**What needs to be done**:
Stop after the line containing "export SYNTH_HDL_FRONTEND = slang": print each line exactly from the first line of the listing up to that point.

**Records**:
==> config.mk <==
export PLATFORM = sky130hd
export DESIGN_NAME = msrv32_store_unit
export DESIGN_NICKNAME = d
export VERILOG_FILES = /design/src/rtl/msrv32_pkg.sv /design/src/rtl/msrv32_store_fmt.sv /design/src/rtl/msrv32_store_unit.sv
export SDC_FILE = /design/constraint.sdc
export NUM_CORES = 1
export LEC_CHECK = 0
export CORE_MARGIN = 2
export CORE_UTILIZATION = 41
export CTS_CLUSTER_DIAMETER = 30
export DETAILED_ROUTE_END_ITERATION = 8
export HOLD_SLACK_MARGIN = 0.15
export PLACE_DENSITY = 0.79
export SETUP_SLACK_MARGIN = 0.3
export SLEW_MARGIN = 30
export SYNTH_ARGS = -nofsm -noshare
export SYNTH_HDL_FRONTEND = slang
export SYNTH_HIERARCHICAL = 1
export SYNTH_SLANG_ARGS = --single-unit
==> constraint.sdc <==
create_clock -name ms_riscv32_mp_clk_in -period 1.99 [get_ports ms_riscv32_mp_clk_in]
set_clock_uncertainty 0.2 [all_clocks]
set_input_delay 0.398 -clock ms_riscv32_mp_clk_in [delete_from_list [all_inputs] [get_ports ms_riscv32_mp_clk_in]]
set_output_delay 0.398 -clock ms_riscv32_mp_clk_in [all_outputs]
set_load 0.02 [all_outputs]
==> src/rtl/msrv32_pkg.sv <==
// msrv32_pkg: store sizes, store-unit FSM encoding and default bus timeout
package msrv32_pkg;
  localparam logic [1:0] SIZE_SB  = 2'b00;
  localparam logic [1:0] SIZE_SH  = 2'b01;
  localparam logic [1:0] SIZE_SW  = 2'b10;
  localparam logic [1:0] SIZE_RSV = 2'b11;
  localparam int TIMEOUT_DEFAULT = 16;
  typedef enum logic [1:0] {ST_IDLE = 2'b00, ST_REQ = 2'b01, ST_ERR = 2'b10} state_t;
endpackage

==> src/rtl/msrv32_store_fmt.sv <==
// msrv32_store_fmt: replicates store data across byte lanes and builds the byte-enable mask
import msrv32_pkg::*;
module msrv32_store_fmt (
  input  logic [1:0]  size,
  input  logic [1:0]  offset,
  input  logic [31:0] rs2,
  output logic [31:0] data,
  output logic [3:0]  mask
);
  assign data = size == SIZE_SB ? {4{rs2[7:0]}} : size == SIZE_SH ? {2{rs2[15:0]}} : rs2;
  assign mask = size == SIZE_SB ? 4'b0001 << offset :
                size == SIZE_SH ? (offset[1] ? 4'b1100 : 4'b0011) :
                size == SIZE_SW ? 4'b1111 : 4'b0000;
endmodule

==> src/rtl/msrv32_store_unit.sv <==
// msrv32_store_unit: single-outstanding data-memory write port with timeout and bus-error reporting
import msrv32_pkg::*;
module msrv32_store_unit #(
  parameter int TIMEOUT_CYCLES = TIMEOUT_DEFAULT,
  parameter int CNT_W          = 5
) (
  input  logic        ms_riscv32_mp_clk_in,
  input  logic        ms_riscv32_mp_rst_n_in,
  input  logic        mem_wr_req_in,
  input  logic        trap_taken_in,
  input  logic [1:0]  funct3_in,
  input  logic [31:0] iadder_in,
  input  logic [31:0] rs2_in,
  input  logic        ms_riscv32_mp_dmwr_ready_in,
  input  logic        ms_riscv32_mp_dmwr_err_in,
  output logic [31:0] ms_riscv32_mp_dmaddr_out,
  output logic [31:0] ms_riscv32_mp_dmdata_out,
  output logic [3:0]  ms_riscv32_mp_dmwr_mask_out,
  output logic        ms_riscv32_mp_dmwr_req_out,
  output logic        stall_out,
  output logic        store_err_out,
  output logic [31:0] store_err_addr_out
);
  state_t           state;
  logic [CNT_W-1:0] count;
  logic [31:0]      byte_addr, fmt_data;
  logic [3:0]       fmt_mask;
  logic             accept, timeout, done, fail;
  assign accept  = state == ST_IDLE && mem_wr_req_in && !trap_taken_in && funct3_in != SIZE_RSV;
  assign timeout = count == CNT_W'(TIMEOUT_CYCLES - 1);
  assign done    = ms_riscv32_mp_dmwr_ready_in || timeout;
  assign fail    = ms_riscv32_mp_dmwr_ready_in ? ms_riscv32_mp_dmwr_err_in : timeout;
  assign stall_out = accept || (state == ST_REQ && !ms_riscv32_mp_dmwr_ready_in) || state == ST_ERR;
  msrv32_store_fmt u_fmt (
    .size   (funct3_in),
    .offset (iadder_in[1:0]),
    .rs2    (rs2_in),
    .data   (fmt_data),
    .mask   (fmt_mask)
  );
  // Write FSM: registers the formatted request at accept, freezes it in REQ, pulses the error in ERR
  always_ff @(posedge ms_riscv32_mp_clk_in or negedge ms_riscv32_mp_rst_n_in)
    if (!ms_riscv32_mp_rst_n_in) begin
      state                       <= ST_IDLE;
      count                       <= '0;
      byte_addr                   <= '0;
      ms_riscv32_mp_dmaddr_out    <= '0;
      ms_riscv32_mp_dmdata_out    <= '0;
      ms_riscv32_mp_dmwr_mask_out <= '0;
      ms_riscv32_mp_dmwr_req_out  <= 1'b0;
      store_err_out               <= 1'b0;
      store_err_addr_out          <= '0;
    end else begin
      store_err_out <= 1'b0;
      case (state)
        ST_IDLE: if (accept) begin
          state                       <= ST_REQ;
          count                       <= '0;
          byte_addr                   <= iadder_in;
          ms_riscv32_mp_dmaddr_out    <= {iadder_in[31:2], 2'b00};
          ms_riscv32_mp_dmdata_out    <= fmt_data;
          ms_riscv32_mp_dmwr_mask_out <= fmt_mask;
          ms_riscv32_mp_dmwr_req_out  <= 1'b1;
        end
        ST_REQ: if (done) begin
          state                       <= fail ? ST_ERR : ST_IDLE;
          ms_riscv32_mp_dmwr_mask_out <= '0;
          ms_riscv32_mp_dmwr_req_out  <= 1'b0;
          store_err_out               <= fail;
          if (fail) store_err_addr_out <= byte_addr;
        end else count <= count + 1'b1;
        default: state <= ST_IDLE;
      endcase
    end
endmodule
==> run summary, run 1 <==
status = finished with violations
violated checks = setup timing
power share of the clock group = 19.4%
Final setup viols = 42
HPWL after DPL = 8400 µm
post-synth cell types = 30
WP data required = 2020 ps
Setup TNS = -7520 ps
Worst Hold Class = reg2reg
critical setup path kind = reg2reg
GP Congestion = 0.745
EDFF count, synth = 0
CTS tree = done
cts bufs inserted = 9
drt total wl = 12700 µm
Die W = 114 µm
share of cells above drive strength 1 = 40.3%
Port Buf Inserts = 172
number of buffers and inverters on the critical path = 3
Internal = 5.82 mW
DR vias = 3415
fraction of the cycle the final worst path needs = 112%
fillers = 887
Tmin final = 2220 ps
critical path's largest stage delay = 400 ps
sequential power share = 38.8%
sequential fraction of the synthesis area = 54.8%
CP Launch Type = flop
Avg WL per Cell = 18.0 µm
top post-synthesis cells by count = dfrtp_1, mux2_2, buf_4, mux2_1, mux2i_1
Slew Limit Fails = 0
kind of cell adding the most delay to the critical path = multiplexers
Root Driver = clkbuf_16
antenna cells = 0
Die ar. = 13000 µm²
grt ovf = 0
most common flop cell mapped by yosys = dfrtp_1
Starting Density = 41.8%
largest net degree at the start of global routing = 61
crit-path most repeated cell = buf_6
syn avg cell area = 13.8 µm²
post-route ant nets = 0
io pins = 175
worst skew pair latency = 350 ps
total power = 8.90 mW
Synth area leaders = dfrtp_1, mux2_2, buf_4
total number of H-tree levels = 3
Post-synth ARST share = 100%
post-synthesis cell area = 4980 µm²
Logic pwr share = 41.8%
Pwr Density = 1130 nW/µm²
slack of the critical path = -230 ps
Leakage = 3.60 nW
Worst setup EP type = flop
CP max-delay cell = dfrtp_1
DRT iter0 DRCs = 121
RSZ-0062 raised after global routing = true
Hold Violations, Final = 0
cell with the most instances after synthesis = dfrtp_1
VDD IR max = 542 µV
crit-path max FO = 5
Clock Sinks = 109
vias in the first global route = 3760
DR top layer = met5
CP Cell Sequence = ha_2 -> and3_4 -> ha_4 -> buf_12 -> mux2i_4 -> buf_6 -> nor2_4 -> buf_6 -> mux2_4
synthesized flop and latch total = 109
switching portion of total power = 34.6%
Routed met1 length = 5410 µm
clock buffer depth = 2
MaxCap Viol Count = 0
CTS clk-pin slew, worst paths = 70 ps
Die Ht = 114 µm
Arrival @ worst endpoint = 2250 ps
1st-pass router iterations = 4
Tot GR Track Use = 19.5%
Fmax = 451 MHz
row count = 40
NumNets Final = 627
metal2 WL = 6440 µm
Area Growth Syn to Fin = 57.8%
Placed Area = 7010 µm²
core area = 11900 µm²
met3 wire len = 711 µm
initial antenna violation count = 1
post-synthesis cell count = 361
DRC = 0
fin area = 7850 µm²
top cell type's share of synthesized area = 54.8%
leading area contributor after synthesis = dfrtp_1
total number of yosys warnings = 6
switching pwr = 3.08 mW
first-pass GRT wire length = 19600 µm
via density per instance = 4.84
## routing by layer
metal  up-vias  GRT usage, %
met1      1698          24.5
met4         2          6.18
met5         -             0
met2       100          33.1
li1       1604             -
met3        11          4.92
## layout by cell type, fill, tap and decap left out, types with 2 or more instances in the layout
| master | n |
|---|---|
| a21oi_1 | 4 |
| buf_12 | 11 |
| buf_4 | 25 |
| buf_6 | 20 |
| buf_8 | 6 |
| clkbuf_16 | 11 |
| clkbuf_2 | 7 |
| clkdlybuf4s15_1 | 65 |
| clkdlybuf4s50_1 | 65 |
| clkinv_2 | 2 |
| conb_1 | 2 |
| dfrtp_1 | 109 |
| dlygate4sd2_1 | 33 |
| inv_1 | 6 |
| mux2_2 | 41 |
| mux2_4 | 71 |
| mux2i_1 | 16 |
| nand2_1 | 10 |
| nand2_2 | 2 |
| nand2b_1 | 2 |
| nor2_4 | 4 |
| o21a_1 | 2 |
| o21ai_0 | 11 |
| o21ai_2 | 4 |
| o22ai_2 | 2 |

**Task solution**:
==> config.mk <==
export PLATFORM = sky130hd
export DESIGN_NAME = msrv32_store_unit
export DESIGN_NICKNAME = d
export VERILOG_FILES = /design/src/rtl/msrv32_pkg.sv /design/src/rtl/msrv32_store_fmt.sv /design/src/rtl/msrv32_store_unit.sv
export SDC_FILE = /design/constraint.sdc
export NUM_CORES = 1
export LEC_CHECK = 0
export CORE_MARGIN = 2
export CORE_UTILIZATION = 41
export CTS_CLUSTER_DIAMETER = 30
export DETAILED_ROUTE_END_ITERATION = 8
export HOLD_SLACK_MARGIN = 0.15
export PLACE_DENSITY = 0.79
export SETUP_SLACK_MARGIN = 0.3
export SLEW_MARGIN = 30
export SYNTH_ARGS = -nofsm -noshare
export SYNTH_HDL_FRONTEND = slang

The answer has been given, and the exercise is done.